Data records Start Marker

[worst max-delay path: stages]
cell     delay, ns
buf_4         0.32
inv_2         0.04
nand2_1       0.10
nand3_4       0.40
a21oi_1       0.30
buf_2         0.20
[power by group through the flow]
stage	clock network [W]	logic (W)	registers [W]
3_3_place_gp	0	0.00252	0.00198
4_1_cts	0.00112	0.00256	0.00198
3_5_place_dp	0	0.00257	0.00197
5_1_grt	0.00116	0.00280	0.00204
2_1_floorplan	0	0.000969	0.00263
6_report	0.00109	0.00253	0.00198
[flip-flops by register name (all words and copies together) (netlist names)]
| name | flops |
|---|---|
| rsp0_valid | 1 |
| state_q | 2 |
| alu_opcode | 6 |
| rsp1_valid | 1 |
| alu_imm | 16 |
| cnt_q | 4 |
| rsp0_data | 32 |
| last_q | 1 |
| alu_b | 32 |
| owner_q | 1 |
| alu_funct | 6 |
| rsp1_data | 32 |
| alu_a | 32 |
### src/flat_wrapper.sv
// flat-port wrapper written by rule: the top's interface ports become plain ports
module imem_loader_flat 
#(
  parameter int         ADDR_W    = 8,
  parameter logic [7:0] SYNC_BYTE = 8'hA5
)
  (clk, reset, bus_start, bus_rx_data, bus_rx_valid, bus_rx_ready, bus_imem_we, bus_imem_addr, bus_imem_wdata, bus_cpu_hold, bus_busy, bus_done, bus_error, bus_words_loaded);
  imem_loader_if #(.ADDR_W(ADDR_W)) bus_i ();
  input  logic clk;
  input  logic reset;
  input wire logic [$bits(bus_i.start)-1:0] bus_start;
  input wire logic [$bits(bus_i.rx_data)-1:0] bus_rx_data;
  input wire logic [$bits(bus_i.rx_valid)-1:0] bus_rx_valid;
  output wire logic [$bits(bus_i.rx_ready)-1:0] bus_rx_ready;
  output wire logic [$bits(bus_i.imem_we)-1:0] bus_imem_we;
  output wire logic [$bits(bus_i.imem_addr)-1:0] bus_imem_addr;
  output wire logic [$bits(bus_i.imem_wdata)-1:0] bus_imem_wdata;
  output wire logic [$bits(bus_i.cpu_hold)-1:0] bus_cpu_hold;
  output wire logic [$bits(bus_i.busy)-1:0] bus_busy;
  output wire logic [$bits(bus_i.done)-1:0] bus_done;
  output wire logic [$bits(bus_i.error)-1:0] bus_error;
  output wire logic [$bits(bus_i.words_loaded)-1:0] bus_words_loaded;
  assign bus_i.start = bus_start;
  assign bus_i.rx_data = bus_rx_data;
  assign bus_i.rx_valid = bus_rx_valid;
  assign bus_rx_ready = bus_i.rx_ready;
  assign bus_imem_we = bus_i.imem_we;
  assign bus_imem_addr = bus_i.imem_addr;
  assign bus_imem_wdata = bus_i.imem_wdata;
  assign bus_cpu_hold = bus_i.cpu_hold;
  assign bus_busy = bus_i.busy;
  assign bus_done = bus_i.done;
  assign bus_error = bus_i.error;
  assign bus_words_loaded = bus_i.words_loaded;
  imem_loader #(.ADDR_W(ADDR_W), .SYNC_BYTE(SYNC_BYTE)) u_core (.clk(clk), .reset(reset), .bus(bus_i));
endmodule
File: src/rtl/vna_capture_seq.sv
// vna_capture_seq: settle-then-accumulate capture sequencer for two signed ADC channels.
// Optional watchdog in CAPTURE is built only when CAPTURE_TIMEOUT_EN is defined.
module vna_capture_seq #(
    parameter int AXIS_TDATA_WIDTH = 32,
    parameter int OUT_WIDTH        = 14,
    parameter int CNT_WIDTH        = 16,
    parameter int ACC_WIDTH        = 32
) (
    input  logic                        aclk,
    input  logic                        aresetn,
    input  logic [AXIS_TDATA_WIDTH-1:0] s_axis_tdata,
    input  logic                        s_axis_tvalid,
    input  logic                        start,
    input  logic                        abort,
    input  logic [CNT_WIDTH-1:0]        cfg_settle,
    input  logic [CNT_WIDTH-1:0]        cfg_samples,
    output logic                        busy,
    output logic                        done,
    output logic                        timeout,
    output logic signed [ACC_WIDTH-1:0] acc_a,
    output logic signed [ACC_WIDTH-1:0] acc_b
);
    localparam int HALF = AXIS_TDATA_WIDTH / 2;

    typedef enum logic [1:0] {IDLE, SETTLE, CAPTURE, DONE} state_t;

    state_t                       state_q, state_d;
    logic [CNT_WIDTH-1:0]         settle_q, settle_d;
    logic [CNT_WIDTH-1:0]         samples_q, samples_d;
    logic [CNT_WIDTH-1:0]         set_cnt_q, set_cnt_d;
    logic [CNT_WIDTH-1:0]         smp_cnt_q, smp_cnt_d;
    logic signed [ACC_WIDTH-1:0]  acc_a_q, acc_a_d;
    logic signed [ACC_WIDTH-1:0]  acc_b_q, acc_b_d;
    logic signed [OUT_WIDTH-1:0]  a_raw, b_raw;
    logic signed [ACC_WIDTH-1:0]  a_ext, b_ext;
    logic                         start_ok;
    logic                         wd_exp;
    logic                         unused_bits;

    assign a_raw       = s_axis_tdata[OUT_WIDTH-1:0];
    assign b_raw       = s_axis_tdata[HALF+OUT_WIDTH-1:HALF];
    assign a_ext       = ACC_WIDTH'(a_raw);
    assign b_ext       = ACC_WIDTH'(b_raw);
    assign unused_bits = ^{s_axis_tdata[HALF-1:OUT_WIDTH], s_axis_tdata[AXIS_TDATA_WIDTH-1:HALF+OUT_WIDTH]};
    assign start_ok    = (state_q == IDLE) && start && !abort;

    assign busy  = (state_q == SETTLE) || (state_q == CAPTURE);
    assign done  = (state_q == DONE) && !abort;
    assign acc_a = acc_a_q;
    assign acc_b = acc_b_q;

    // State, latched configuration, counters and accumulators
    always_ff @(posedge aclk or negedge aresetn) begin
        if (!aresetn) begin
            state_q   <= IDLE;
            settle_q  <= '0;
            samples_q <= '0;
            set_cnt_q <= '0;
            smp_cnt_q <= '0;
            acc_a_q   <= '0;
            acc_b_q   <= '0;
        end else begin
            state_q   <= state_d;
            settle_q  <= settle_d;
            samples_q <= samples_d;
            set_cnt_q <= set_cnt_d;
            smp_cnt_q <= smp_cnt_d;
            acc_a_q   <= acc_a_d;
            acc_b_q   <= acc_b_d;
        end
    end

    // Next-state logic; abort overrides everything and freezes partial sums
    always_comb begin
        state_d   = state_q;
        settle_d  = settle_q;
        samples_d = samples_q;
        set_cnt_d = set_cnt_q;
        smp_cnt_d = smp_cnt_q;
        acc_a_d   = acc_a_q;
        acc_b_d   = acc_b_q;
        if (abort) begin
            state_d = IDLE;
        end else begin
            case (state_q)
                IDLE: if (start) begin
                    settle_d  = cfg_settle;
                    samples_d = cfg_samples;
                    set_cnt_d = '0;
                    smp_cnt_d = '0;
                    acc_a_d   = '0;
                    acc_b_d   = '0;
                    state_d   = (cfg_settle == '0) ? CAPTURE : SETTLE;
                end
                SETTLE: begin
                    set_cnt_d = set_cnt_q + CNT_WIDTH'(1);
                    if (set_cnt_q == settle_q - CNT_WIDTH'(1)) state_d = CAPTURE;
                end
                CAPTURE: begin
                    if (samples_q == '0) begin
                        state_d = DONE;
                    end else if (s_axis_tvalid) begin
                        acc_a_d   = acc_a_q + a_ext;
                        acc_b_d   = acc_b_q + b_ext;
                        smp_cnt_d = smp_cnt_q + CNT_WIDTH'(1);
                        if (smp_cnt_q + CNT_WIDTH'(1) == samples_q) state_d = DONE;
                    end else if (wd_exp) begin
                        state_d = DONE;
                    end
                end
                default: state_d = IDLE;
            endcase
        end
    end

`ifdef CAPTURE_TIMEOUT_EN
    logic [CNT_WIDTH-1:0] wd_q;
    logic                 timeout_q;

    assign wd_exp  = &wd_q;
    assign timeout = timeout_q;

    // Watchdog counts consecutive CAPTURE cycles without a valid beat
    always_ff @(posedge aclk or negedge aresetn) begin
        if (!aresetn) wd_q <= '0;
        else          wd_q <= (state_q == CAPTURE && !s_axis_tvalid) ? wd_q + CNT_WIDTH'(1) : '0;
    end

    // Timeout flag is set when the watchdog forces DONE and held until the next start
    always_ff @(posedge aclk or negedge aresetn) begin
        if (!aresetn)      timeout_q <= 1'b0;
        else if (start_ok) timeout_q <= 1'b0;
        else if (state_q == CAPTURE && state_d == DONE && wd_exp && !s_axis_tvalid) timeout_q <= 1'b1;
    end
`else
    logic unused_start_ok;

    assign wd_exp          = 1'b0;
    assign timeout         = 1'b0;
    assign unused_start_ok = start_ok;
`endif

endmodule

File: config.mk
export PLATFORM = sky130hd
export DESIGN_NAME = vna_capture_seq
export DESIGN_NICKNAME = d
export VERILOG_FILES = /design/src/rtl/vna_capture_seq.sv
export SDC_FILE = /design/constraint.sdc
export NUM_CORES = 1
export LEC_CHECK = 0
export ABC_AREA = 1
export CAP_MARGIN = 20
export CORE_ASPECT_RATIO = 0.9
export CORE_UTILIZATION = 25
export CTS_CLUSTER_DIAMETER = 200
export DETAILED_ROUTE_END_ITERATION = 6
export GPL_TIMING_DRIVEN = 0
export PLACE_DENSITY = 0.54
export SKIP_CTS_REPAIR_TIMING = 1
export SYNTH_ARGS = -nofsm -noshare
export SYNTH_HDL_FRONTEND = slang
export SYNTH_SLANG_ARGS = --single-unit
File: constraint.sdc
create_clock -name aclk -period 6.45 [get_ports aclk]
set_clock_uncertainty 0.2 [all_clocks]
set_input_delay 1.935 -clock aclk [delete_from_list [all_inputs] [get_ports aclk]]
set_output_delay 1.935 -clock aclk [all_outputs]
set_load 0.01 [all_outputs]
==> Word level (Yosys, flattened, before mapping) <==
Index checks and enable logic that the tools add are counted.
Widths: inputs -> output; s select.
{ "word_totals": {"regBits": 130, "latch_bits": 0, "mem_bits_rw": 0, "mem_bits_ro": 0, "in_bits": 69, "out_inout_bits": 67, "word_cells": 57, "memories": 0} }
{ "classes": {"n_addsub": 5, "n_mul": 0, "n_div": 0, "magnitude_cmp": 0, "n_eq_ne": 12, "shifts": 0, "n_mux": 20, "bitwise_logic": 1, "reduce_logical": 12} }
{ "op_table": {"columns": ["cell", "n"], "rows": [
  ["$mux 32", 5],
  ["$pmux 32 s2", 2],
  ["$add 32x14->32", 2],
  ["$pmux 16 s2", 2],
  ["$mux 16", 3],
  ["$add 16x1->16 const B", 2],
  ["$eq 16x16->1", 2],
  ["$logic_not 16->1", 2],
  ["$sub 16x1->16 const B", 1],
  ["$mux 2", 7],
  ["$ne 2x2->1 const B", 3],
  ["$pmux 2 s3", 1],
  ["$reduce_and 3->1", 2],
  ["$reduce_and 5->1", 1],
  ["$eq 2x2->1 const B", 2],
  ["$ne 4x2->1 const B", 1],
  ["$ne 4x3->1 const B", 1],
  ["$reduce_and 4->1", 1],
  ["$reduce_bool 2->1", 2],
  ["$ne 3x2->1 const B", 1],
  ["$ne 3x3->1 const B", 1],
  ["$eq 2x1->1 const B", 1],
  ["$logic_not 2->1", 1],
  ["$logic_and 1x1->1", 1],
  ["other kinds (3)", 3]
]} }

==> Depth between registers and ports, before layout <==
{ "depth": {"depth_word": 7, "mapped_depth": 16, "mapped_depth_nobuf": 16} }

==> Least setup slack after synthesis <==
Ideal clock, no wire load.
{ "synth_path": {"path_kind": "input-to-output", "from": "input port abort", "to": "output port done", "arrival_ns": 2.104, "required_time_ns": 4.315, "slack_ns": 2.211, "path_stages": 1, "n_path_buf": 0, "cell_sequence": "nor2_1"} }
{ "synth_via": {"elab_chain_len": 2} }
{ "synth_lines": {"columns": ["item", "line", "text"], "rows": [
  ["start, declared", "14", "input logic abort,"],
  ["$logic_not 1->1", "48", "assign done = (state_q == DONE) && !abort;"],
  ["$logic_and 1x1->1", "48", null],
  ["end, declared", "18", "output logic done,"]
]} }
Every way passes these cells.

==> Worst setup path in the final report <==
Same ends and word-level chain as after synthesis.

Data records End Marker

* [Task instructions]: Beginning at the opening line of the data, transcribe each line exactly until you reach the line with "alu_funct | 6 |", which you also include, and go no further.

* [Task response]:
[worst max-delay path: stages]
cell     delay, ns
buf_4         0.32
inv_2         0.04
nand2_1       0.10
nand3_4       0.40
a21oi_1       0.30
buf_2         0.20
[power by group through the flow]
stage	clock network [W]	logic (W)	registers [W]
3_3_place_gp	0	0.00252	0.00198
4_1_cts	0.00112	0.00256	0.00198
3_5_place_dp	0	0.00257	0.00197
5_1_grt	0.00116	0.00280	0.00204
2_1_floorplan	0	0.000969	0.00263
6_report	0.00109	0.00253	0.00198
[flip-flops by register name (all words and copies together) (netlist names)]
| name | flops |
|---|---|
| rsp0_valid | 1 |
| state_q | 2 |
| alu_opcode | 6 |
| rsp1_valid | 1 |
| alu_imm | 16 |
| cnt_q | 4 |
| rsp0_data | 32 |
| last_q | 1 |
| alu_b | 32 |
| owner_q | 1 |
| alu_funct | 6 |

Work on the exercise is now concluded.